En algún punto del camino algo llegó a convencer a muchos de que ser tierno es como ser débil y mostrarse vulnerable. Así, un hombre de trato tierno y fraternal puede que ponga en riesgo su imagen de macho, y una mujer tierna podría ser tomada por frágil. Claro, todo lo anterior dentro de los contextos que corresponda. A mi me parece un gesto de gran valentía mostrarse tierno sin que importe el riesgo de la tacha social que puedan signar algunos, y mucho más si eres hombre y has sido educado en una cultura machista. Parece que los gestos amorosos honestos, desprovistos de agenda oculta, o ausentes de eros, solo se consideran posibles dentro de la infancia. Si es con los hijos y ya están grandecitos, sería como malcriarlos. Si es con un amigo o amiga, casi que caemos en un mal entendido justificado por la biología que coloca a las personas en una inevitable danza sexual. Si es hacia alguien desconocido ¡inconcebible!

Hoy por hoy es mucha la gente mintiendo por un trozo de calor, como dice Serrano en una de sus canciones. La ternura se ha convertido en una gema escasa de inmenso valor; nunca dejó de tenerlo, solo que ahora parece valer más porque cuesta mucho. Cuando es genuina, y no el resultado de un apetito de momento, o cuando ha salido ¡por fin! desde un corazón congelado que ha olvidado su fuerza y valía, ahí es que recordamos lo necesaria que es para el vivir.

Hoy, que estudios neurocientíficos indican la forma en que los abrazos influyen en la producción de serotonina y otros neurotransmisores vinculados a la sensación de bienestar y alegría, se afirma que una persona debe recibir mínimo dos abrazos por día. Mejor aún, el abrazo debe durar como poco 30 segundos para que el cerebro inicie la liberación de las mencionadas sustancias. ¿Recuerda la última vez que abrazó o lo abrazaron?

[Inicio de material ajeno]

--- src/rtl/param_sync_fifo.sv ---
// Parametrised single-clock FIFO with optional first-word-fall-through read,
// almost-full/almost-empty thresholds, occupancy count, flush and sticky error flags.
module param_sync_fifo #(
  parameter int WIDTH    = 8,
  parameter int DEPTH    = 16,
  parameter int FWFT     = 0,
  parameter int AF_LEVEL = DEPTH - 2,
  parameter int AE_LEVEL = 2
) (
  input  logic                     wclk,
  input  logic                     wrst_n,
  input  logic                     fifo_flush,
  input  logic                     fifo_push,
  input  logic [WIDTH-1:0]         fifo_in,
  input  logic                     fifo_pop,
  output logic [WIDTH-1:0]         fifo_out,
  output logic                     fifo_valid,
  output logic                     fifo_full,
  output logic                     fifo_empty,
  output logic                     fifo_almost_full,
  output logic                     fifo_almost_empty,
  output logic [$clog2(DEPTH):0]   fifo_count,
  output logic                     fifo_ovf,
  output logic                     fifo_udf
);

  localparam int AW = $clog2(DEPTH);
  localparam int CW = AW + 1;

  logic [WIDTH-1:0] mem [DEPTH];

  logic [AW-1:0] wr_ptr_reg;
  logic [AW-1:0] rd_ptr_reg;
  logic [CW-1:0] count_reg;
  logic [CW-1:0] count_next;
  logic          full_reg;
  logic          empty_reg;
  logic          af_reg;
  logic          ae_reg;
  logic          ovf_reg;
  logic          udf_reg;
  logic          push_ok;
  logic          pop_ok;

  // A full FIFO still accepts a push when the same edge frees a slot.
  always_comb begin
    pop_ok     = fifo_pop & ~empty_reg;
    push_ok    = fifo_push & (~full_reg | pop_ok);
    count_next = count_reg;
    if (push_ok && !pop_ok) begin
      count_next = count_reg + CW'(1);
    end else if (pop_ok && !push_ok) begin
      count_next = count_reg - CW'(1);
    end
  end

  always_ff @(posedge wclk) begin
    if (wrst_n && !fifo_flush && push_ok) begin
      mem[wr_ptr_reg] <= fifo_in;
    end
  end

  always_ff @(posedge wclk) begin
    if (!wrst_n || fifo_flush) begin
      wr_ptr_reg <= '0;
      rd_ptr_reg <= '0;
      count_reg  <= '0;
      full_reg   <= 1'b0;
      empty_reg  <= 1'b1;
      af_reg     <= 1'b0;
      ae_reg     <= 1'b1;
      ovf_reg    <= 1'b0;
      udf_reg    <= 1'b0;
    end else begin
      if (push_ok) begin
        wr_ptr_reg <= wr_ptr_reg + AW'(1);
      end
      if (pop_ok) begin
        rd_ptr_reg <= rd_ptr_reg + AW'(1);
      end
      count_reg <= count_next;
      full_reg  <= (count_next == CW'(DEPTH));
      empty_reg <= (count_next == '0);
      af_reg    <= (count_next >= CW'(AF_LEVEL));
      ae_reg    <= (count_next <= CW'(AE_LEVEL));
      if (fifo_push && full_reg && !pop_ok) begin
        ovf_reg <= 1'b1;
      end
      if (fifo_pop && empty_reg) begin
        udf_reg <= 1'b1;
      end
    end
  end

  generate
    if (FWFT != 0) begin : g_fwft
      // Head word is shown combinationally; popping advances to the next entry.
      assign fifo_out   = mem[rd_ptr_reg];
      assign fifo_valid = ~empty_reg;
    end else begin : g_std
      logic [WIDTH-1:0] out_reg;
      logic             valid_reg;

      // Flush clears the valid strobe but keeps the last word on the output.
      always_ff @(posedge wclk) begin
        if (!wrst_n) begin
          out_reg   <= '0;
          valid_reg <= 1'b0;
        end else if (fifo_flush) begin
          valid_reg <= 1'b0;
        end else begin
          valid_reg <= pop_ok;
          if (pop_ok) begin
            out_reg <= mem[rd_ptr_reg];
          end
        end
      end

      assign fifo_out   = out_reg;
      assign fifo_valid = valid_reg;
    end
  endgenerate

  assign fifo_full         = full_reg;
  assign fifo_empty        = empty_reg;
  assign fifo_almost_full  = af_reg;
  assign fifo_almost_empty = ae_reg;
  assign fifo_count        = count_reg;
  assign fifo_ovf          = ovf_reg;
  assign fifo_udf          = udf_reg;

endmodule

--- config.mk ---
export PLATFORM = sky130hd
export DESIGN_NAME = param_sync_fifo
export DESIGN_NICKNAME = d
export VERILOG_FILES = /design/src/rtl/param_sync_fifo.sv
export SDC_FILE = /design/constraint.sdc
export NUM_CORES = 1
export LEC_CHECK = 0
export CAP_MARGIN = 15
export CORE_ASPECT_RATIO = 1.1
export CORE_MARGIN = 2
export CORE_UTILIZATION = 56
export DETAILED_ROUTE_END_ITERATION = 8
export DONT_BUFFER_PORTS = 1
export HOLD_SLACK_MARGIN = 0.02
export MAX_ROUTING_LAYER = met4
export PLACE_DENSITY = 0.75
export SYNTH_ARGS = -nofsm -noshare
export SYNTH_HDL_FRONTEND = slang
export SYNTH_SLANG_ARGS = --single-unit
--- constraint.sdc ---
create_clock -name wclk -period 2.84 [get_ports wclk]
set_input_delay 0.852 -clock wclk [delete_from_list [all_inputs] [get_ports wclk]]
set_output_delay 0.852 -clock wclk [all_outputs]
set_load 0.02 [all_outputs]
==> results of run 1 <==
## power groups by stage
stage / Combinational, W / Sequential, W / Clock, W
global placement: 0.0000916 / 0.00255 / 0
detailed placement: 0.0000943 / 0.00256 / 0
global route: 0.000103 / 0.00251 / 0.00224
CTS: 0.0000946 / 0.00251 / 0.00216
floorplan: 0.0000747 / 0.00255 / 0
finish: 0.0000941 / 0.00251 / 0.00212
## metal layers
metal | global-route usage, % | vias up
li1 | - | 1459
met1 | 27.2 | 1641
met2 | 31.6 | 94
met3 | 6.69 | 18
met4 | 9.73 | 0
met5 | - | -
## worst paths after layout
| path | startpoint | end | slack (ns) |
|---|---|---|---|
| min | fifo_in[1] | mem[7][1] | 0.53 |
| max | fifo_count[0] | fifo_full | 0.72 |
| max reg2reg | fifo_count[0] | fifo_full | 0.72 |
| min reg2reg | fifo_out[0] | fifo_out[0] | 0.55 |
## layout by cell type (no fill, tap or decap), types with 2 or more instances in the layout
cell	synthesis	layout
a21oi_1	3	3
nand4_1	2	2
inv_1	5	5
clkbuf_1	10	3
nand2_1	38	38
nand3_1	3	3
ha_1	7	7
mux4_2	32	32
inv_4	0	2
nor3_1	4	4
edfxtp_1	128	128
nor2b_1	4	4
xor2_1	4	4
buf_4	0	19
nand2b_1	5	5
o21ai_0	11	11
nor2_1	28	28
and2_1	5	5
clkbuf_16	0	18
o22ai_1	2	2
xnor2_1	5	5
dfxtp_1	28	27
clkinv_2	0	3
a22oi_1	16	16
## area by class of cell
| type | instances | area [um^2] |
|---|---|---|
| flip-flops and latches | 156 | 4410 |
| fillers | 753 | 3830 |
| multi-input cells | 187 | 1640 |
| clock buffers | 22 | 475 |
| well taps | 147 | 184 |
| repair buffers | 20 | 163 |
| clock inverters | 10 | 86.3 |
| inverters | 6 | 22.5 |
## metrics by stage
step,cells,utilization (%),setup WS (ns),power (W)
finish,548,64.6,0.720,0.00472
global route,548,64.6,0.530,0.00485
CTS,548,64.6,0.713,0.00476
detailed placement,516,59.4,0.481,0.00265
global placement,516,59.4,0.542,0.00265
floorplan,367,-,0.0748,0.00262
## worst max-delay path, cell delays in order, from the launching register on
cell and delay [ns]:
dfxtp_1 0.64, inv_1 0.12, ha_1 0.22, nor4bb_1 0.15, a41oi_1 0.22, xnor2_1 0.17
o21bai_1 0.23, nor4b_1 0.26
## cells by family (layout without fill, tap and decap cells)
family / count (synthesis) / count (layout) / share of synthesized area, %
buf+inv: 24 / 58 / 1.55
mux: 33 / 33 / 11.9
flops: 156 / 156 / 71.7
xor+xnor: 10 / 10 / 1.55
compound gates: 42 / 42 / 4.66
simple gates: 95 / 95 / 7.21
fa+ha+maj: 7 / 7 / 1.43
==> flow_summary.toml, run 1 <==
[finish]
design_area_mm2 = 0.00698
post_route_cells_drive_above_1_share_pct = 21.9
antenna_cells = 0
largest_reg_flops = 128
regMostFlops = "mem"
finish.net_count = 408
area_delta_synth_final_pct = 13.6

[sta]
max-slew-margin-rel_pct = 58.1
fmax_ghz = 0.472
fin_worst_skew_ns = 0.00986
tns_ns = 0
drv_slew = 0
grt_setup_unrepaired = "false"
holdWs_ns = 0.526
period_needed_ns = 2.12
hold_viol = 0
finalSetupViolations = 0
worstMarginPinSlew_ns = 0.628
finalCritPeriodShare_pct = 74.6

[clock_network]
cts-resized-gates = 0
cts_sinks = 156
cts_setup_buffers = 0
cts_tree = "built"
worst_skew_pair.late_latency_ns = 0.42
cts.clk_slew.worst_paths_ns = 0.06
cts_buffer_depth = 2
clock-root-buffer = "clkbuf_16"
cts_buffers = 17
htreeDepth = 4
ctsHoldBuffers = 0

[synthesis]
synth_edf_count = 128
synth_common_cells = "edfxtp_1 (128), nand2_1 (38), mux4_2 (32), dfxtp_1 (28), nor2_1 (28)"
synth_area_mm2 = 0.00614
synth_top_area_share_pct = 62.6
async_flop_share_pct = 0
avgSynthCellArea_um2 = 16.7
yosysWarnings = 0
yosysUniqueCellTypes = 41
synthCells = 367
synth_nets = 387
yosysMostFrequentCell = "edfxtp_1"
yosysTopAreaCell = "edfxtp_1"
seq_area_frac_synth_pct = 71.7
yosys_most_used_dff = "edfxtp_1"
synth_area_leaders = "edfxtp_1 (63%), mux4_2 (12%), dfxtp_1 (9.1%)"
ys_ff_latch = 156

[power_and_ir_drop]
power.switching_w = 0.000916
power.density_mw_per_mm2 = 676
p_int_w = 0.00381
switching_share_pct = 19.4
clock_power_share_pct = 44.9
combinationalPowerShare_pct = 2.0
p_leak_nw = 2.25
p_seq_share_pct = 53.1
ir_worst_vdd_mv = 0.368

[placed_design]
numPortBuffers = 0
gp_congestion = 0.833
dp_hpwl_um = 7190
place_area_mm2 = 0.00642

[setup_path]
crit_type = "flip-flop to flip-flop"
worst_ep_arrival_time_ns = 2.44
reg2regPathDepth = 7
required_ns = 3.16
worstSetupStartpointType = "flip-flop"
worstSetupEndpointType = "flip-flop"
path_max_fanout = 10

[global_route]
grt_pass1_wl_um = 17500
grt_start_max_net_pins = 36
grt_util_all_layers_pct = 21.3
antenna_found_initial = 0
overflow = 0
grt_pass1_vias = 3189

[detailed_routing]
routed_wl_um = 11400
wl_met1_um = 4850
ant_nets = 0
top_layer = "met4"
wl_met3_um = 666
drt_pass1_iterations = 4
drtIter0Drc = 262
vias = 3212
met2WireLength_um = 5500
wire_per_inst_um = 20.7
viasPerCell = 5.86
remaining_drc_errors = 0

[run]
cap_violations = 0

[hold_path]
holdPathStages = 0
hold_path.class = "primary input to flip-flop"

[floorplanning]
dieWidth_um = 104
row_count = 40
start_util_pct = 56.8
ios = 33
die-area_mm2 = 0.0118
die_y_um = 114
core-area_mm2 = 0.0108

[outcome]
outcome = "finished clean"
(Power assumes the default switching activity.)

Inevitablemente llego a la reflexión de cómo una cultura diseñada y construida para el individualismo, que apela a todos los recursos posibles, medios hipersexualizados y a su vez absolutamente genitalizados –doble reducción simplista y desfavorable del ámbito sexual humano- limita la lectura más significativa que pueda darse a la ternura, al afecto, al contacto, dejando grupos humanos extraviados en las prisas de días cuidadosamente articulados para consumir mientras son consumidos, casi estableciendo con el emoticón de preferencia la distancia entre un tú y un yo.

Sin negar lo lejos que hemos llegado, tanto de manera individual como colectiva, los seres humanos no podremos escapar de lo esencial. Hacerlo ya nos cuesta mucho, y no tiene sentido recorrer la vida pretendiendo que el otro no nos importa. Solo tomando el camino de regreso, conciliando nuestras ideas con lo verdadero, podremos hablar más que de progreso, de desarrollo humano.